* The problem
Reproduce the section of the listing that begins at the line containing "-- synth_stat cells, types" and finishes at the line containing "-- cell families". Include both end lines and nothing beyond them.

* Provided entries
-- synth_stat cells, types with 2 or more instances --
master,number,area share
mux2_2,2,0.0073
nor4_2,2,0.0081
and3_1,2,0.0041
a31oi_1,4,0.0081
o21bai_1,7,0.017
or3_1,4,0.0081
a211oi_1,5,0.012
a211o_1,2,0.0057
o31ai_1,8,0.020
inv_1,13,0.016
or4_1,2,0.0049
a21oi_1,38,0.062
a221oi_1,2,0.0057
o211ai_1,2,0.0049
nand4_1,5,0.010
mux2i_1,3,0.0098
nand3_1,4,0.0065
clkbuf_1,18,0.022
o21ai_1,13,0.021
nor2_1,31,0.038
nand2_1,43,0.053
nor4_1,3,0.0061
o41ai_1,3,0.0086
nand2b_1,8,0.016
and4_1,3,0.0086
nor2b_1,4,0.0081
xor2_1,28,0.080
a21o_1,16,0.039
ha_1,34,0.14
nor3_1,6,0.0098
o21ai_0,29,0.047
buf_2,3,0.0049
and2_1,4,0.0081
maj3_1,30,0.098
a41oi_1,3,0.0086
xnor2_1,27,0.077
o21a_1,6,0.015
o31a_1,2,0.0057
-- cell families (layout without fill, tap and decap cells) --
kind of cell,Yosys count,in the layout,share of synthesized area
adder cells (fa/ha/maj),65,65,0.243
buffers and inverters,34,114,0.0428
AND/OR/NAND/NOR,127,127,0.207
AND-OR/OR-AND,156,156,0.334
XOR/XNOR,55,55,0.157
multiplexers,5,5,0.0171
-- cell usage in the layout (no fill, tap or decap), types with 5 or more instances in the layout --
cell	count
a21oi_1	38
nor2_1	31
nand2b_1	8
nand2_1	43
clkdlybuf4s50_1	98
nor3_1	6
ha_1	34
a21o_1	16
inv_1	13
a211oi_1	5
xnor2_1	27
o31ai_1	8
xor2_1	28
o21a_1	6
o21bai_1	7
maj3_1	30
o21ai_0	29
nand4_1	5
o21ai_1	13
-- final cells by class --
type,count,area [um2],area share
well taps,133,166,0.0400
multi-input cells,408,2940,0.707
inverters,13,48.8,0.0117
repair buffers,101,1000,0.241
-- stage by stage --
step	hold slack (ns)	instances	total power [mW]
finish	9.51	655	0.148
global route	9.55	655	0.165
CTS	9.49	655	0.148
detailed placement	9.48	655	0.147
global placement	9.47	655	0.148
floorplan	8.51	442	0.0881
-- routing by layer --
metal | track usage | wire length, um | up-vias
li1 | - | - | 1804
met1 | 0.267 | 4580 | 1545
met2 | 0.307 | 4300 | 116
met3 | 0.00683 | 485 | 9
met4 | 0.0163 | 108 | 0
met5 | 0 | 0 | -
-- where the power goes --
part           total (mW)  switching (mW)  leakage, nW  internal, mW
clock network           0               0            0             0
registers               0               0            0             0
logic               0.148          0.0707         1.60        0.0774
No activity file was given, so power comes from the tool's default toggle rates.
---
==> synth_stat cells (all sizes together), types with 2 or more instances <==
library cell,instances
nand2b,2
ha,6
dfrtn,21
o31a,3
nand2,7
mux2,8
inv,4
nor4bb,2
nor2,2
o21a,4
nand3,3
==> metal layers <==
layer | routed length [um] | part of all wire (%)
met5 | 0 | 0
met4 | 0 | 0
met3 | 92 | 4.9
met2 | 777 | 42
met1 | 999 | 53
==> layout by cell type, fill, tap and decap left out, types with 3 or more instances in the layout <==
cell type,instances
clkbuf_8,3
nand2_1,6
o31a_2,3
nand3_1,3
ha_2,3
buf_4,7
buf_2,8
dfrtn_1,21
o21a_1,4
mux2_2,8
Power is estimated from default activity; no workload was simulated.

* Response box
-- synth_stat cells, types with 2 or more instances --
master,number,area share
mux2_2,2,0.0073
nor4_2,2,0.0081
and3_1,2,0.0041
a31oi_1,4,0.0081
o21bai_1,7,0.017
or3_1,4,0.0081
a211oi_1,5,0.012
a211o_1,2,0.0057
o31ai_1,8,0.020
inv_1,13,0.016
or4_1,2,0.0049
a21oi_1,38,0.062
a221oi_1,2,0.0057
o211ai_1,2,0.0049
nand4_1,5,0.010
mux2i_1,3,0.0098
nand3_1,4,0.0065
clkbuf_1,18,0.022
o21ai_1,13,0.021
nor2_1,31,0.038
nand2_1,43,0.053
nor4_1,3,0.0061
o41ai_1,3,0.0086
nand2b_1,8,0.016
and4_1,3,0.0086
nor2b_1,4,0.0081
xor2_1,28,0.080
a21o_1,16,0.039
ha_1,34,0.14
nor3_1,6,0.0098
o21ai_0,29,0.047
buf_2,3,0.0049
and2_1,4,0.0081
maj3_1,30,0.098
a41oi_1,3,0.0086
xnor2_1,27,0.077
o21a_1,6,0.015
o31a_1,2,0.0057
-- cell families (layout without fill, tap and decap cells) --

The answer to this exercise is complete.